* Task description
Write out, word for word, every line in the data below from the one containing "met3,26,0.02865" to the one containing "pin_meta_r 7, cnt_r", both of them included.

[Opening Material shown section]

`config.mk`:
```
export PLATFORM = sky130hd
export DESIGN_NAME = hbd_top
export DESIGN_NICKNAME = d
export VERILOG_FILES = /design/src/hdl/hbd_pkg.sv /design/src/hdl/hbd_ms_timer.sv /design/src/hdl/hbd_top.sv
export VERILOG_INCLUDE_DIRS = /design/src /design/src/hdl
export SDC_FILE = /design/constraint.sdc
export NUM_CORES = 1
export LEC_CHECK = 0
export BUFFER_PORTS_ARGS = -buffer_cell sky130_fd_sc_hd__buf_2
export CAP_MARGIN = 25
export CORE_ASPECT_RATIO = 0.9
export CORE_MARGIN = 3
export CORE_UTILIZATION = 35
export CTS_CLUSTER_DIAMETER = 100
export DETAILED_ROUTE_END_ITERATION = 10
export PLACE_DENSITY = 0.62
export SLEW_MARGIN = 20
export SYNTH_ARGS = -nofsm -noshare
export SYNTH_HDL_FRONTEND = slang
export SYNTH_SLANG_ARGS = --single-unit
export TNS_END_PERCENT = 20
```
`constraint.sdc`:
```
create_clock -name sys_clk -period 4.75 [get_ports sys_clk]
set_clock_uncertainty 0.1 [all_clocks]
set_input_delay 0.95 -clock sys_clk [delete_from_list [all_inputs] [get_ports sys_clk]]
set_output_delay 0.95 -clock sys_clk [all_outputs]
set_load 0.005 [all_outputs]
```
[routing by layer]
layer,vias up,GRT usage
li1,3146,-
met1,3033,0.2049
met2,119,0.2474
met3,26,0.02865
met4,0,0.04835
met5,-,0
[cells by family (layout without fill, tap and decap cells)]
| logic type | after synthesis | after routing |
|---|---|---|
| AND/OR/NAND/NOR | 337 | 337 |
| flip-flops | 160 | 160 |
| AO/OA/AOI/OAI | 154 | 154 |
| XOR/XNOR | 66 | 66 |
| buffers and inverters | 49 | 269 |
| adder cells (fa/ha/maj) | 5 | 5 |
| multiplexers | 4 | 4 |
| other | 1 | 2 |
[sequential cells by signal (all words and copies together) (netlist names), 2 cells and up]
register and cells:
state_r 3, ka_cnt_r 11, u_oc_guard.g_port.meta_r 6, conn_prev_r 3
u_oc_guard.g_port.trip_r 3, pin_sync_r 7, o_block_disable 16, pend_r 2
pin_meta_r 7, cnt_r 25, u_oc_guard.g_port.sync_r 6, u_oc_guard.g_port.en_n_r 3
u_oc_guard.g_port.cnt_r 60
$ cat config.mk
export PLATFORM = sky130hd
export DESIGN_NAME = dapid_top
export DESIGN_NICKNAME = d
export VERILOG_FILES = /design/src/dapid_pkg.sv /design/src/dapid_top.sv
export SDC_FILE = /design/constraint.sdc
export NUM_CORES = 1
export LEC_CHECK = 0
export ABC_AREA = 1
export BUFFER_PORTS_ARGS = -buffer_cell sky130_fd_sc_hd__buf_2
export CORE_MARGIN = 2
export CORE_UTILIZATION = 50
export DETAILED_ROUTE_END_ITERATION = 8
export PLACE_DENSITY_LB_ADDON = 0.1
export SYNTH_ARGS = -nofsm -noshare
export SYNTH_HDL_FRONTEND = slang
export SYNTH_SLANG_ARGS = --single-unit
$ cat constraint.sdc
create_clock -name pclk -period 1.45 [get_ports pclk]
set_input_delay 0.29 -clock pclk [delete_from_list [all_inputs] [get_ports pclk]]
set_output_delay 0.29 -clock pclk [all_outputs]
set_load 0.01 [all_outputs]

[Closing Material shown section]

* Solution to this task
met3,26,0.02865
met4,0,0.04835
met5,-,0
[cells by family (layout without fill, tap and decap cells)]
| logic type | after synthesis | after routing |
|---|---|---|
| AND/OR/NAND/NOR | 337 | 337 |
| flip-flops | 160 | 160 |
| AO/OA/AOI/OAI | 154 | 154 |
| XOR/XNOR | 66 | 66 |
| buffers and inverters | 49 | 269 |
| adder cells (fa/ha/maj) | 5 | 5 |
| multiplexers | 4 | 4 |
| other | 1 | 2 |
[sequential cells by signal (all words and copies together) (netlist names), 2 cells and up]
register and cells:
state_r 3, ka_cnt_r 11, u_oc_guard.g_port.meta_r 6, conn_prev_r 3
u_oc_guard.g_port.trip_r 3, pin_sync_r 7, o_block_disable 16, pend_r 2
pin_meta_r 7, cnt_r 25, u_oc_guard.g_port.sync_r 6, u_oc_guard.g_port.en_n_r 3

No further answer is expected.